We investigated the surface electronic structure of an oxidized Ag(111) single crystal and a polycrystalline Cu foil prepared under conditions of pressure and temperature (1000 mbar and 900 K) far beyond those used in usual UHV studies. It has recently been shown that a strongly bound oxygen species (O-gamma) apart from oxygen atoms chemisorbed on the surface (O-alpha) or oxygen atoms dissolved in the bulk (O-beta) can be prepared on on silver surfaces. Using core-level photoemission we show these three atomic oxygen species, O-alpha, O-beta and O-gamma, exhibit characteristic spectral properties. X-ray absorption spectroscopy at the O K-edge indicates that the formation of the strongly bound O-gamma species is accompanied by a strong hybridization between O2p and Ag4d states and that also the Ag5sp states are important for the metal-to-oxygen covalent interaction.
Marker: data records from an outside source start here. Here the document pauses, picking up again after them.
File: src/rtl/conv_encoder_k7r3_if.sv
// Stream interface for the K=7 rate-1/3 convolutional encoder.
// The encoder is the slave. The environment that feeds bits and consumes codewords
// is the master.
interface conv_encoder_k7r3_if;
    logic       start_in;
    logic       bit_in;
    logic       bit_valid_in;
    logic       bit_ready_out;
    logic [3:0] yn_out0;
    logic [3:0] yn_out1;
    logic [3:0] yn_out2;
    logic       sym_valid_out;
    logic       sym_ready_in;
    logic       sym_last_out;
    logic       busy_out;

    modport master (
        output start_in, bit_in, bit_valid_in, sym_ready_in,
        input  bit_ready_out, yn_out0, yn_out1, yn_out2,
               sym_valid_out, sym_last_out, busy_out
    );

    modport slave (
        input  start_in, bit_in, bit_valid_in, sym_ready_in,
        output bit_ready_out, yn_out0, yn_out1, yn_out2,
               sym_valid_out, sym_last_out, busy_out
    );
endinterface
The reaction with methanol was used to selectively remove the surface-embedded atomic species and to study the effect of the strongly bound oxygen O-gamma species on the valence electronic structure of silver. This separation of the oxygen species did not work for the more reactive copper-oxygen system. The chemical bonding interaction of the novel O-gamma species with silver is discussed in terms of the ligand-field theory emphasizing the covalent character of the interaction. For copper, the spectroscopic analysis is complicated by the existence of a stable oxide Cu2O with similar bonding properties of the oxygen than postulated for the surface-embedded species in silver.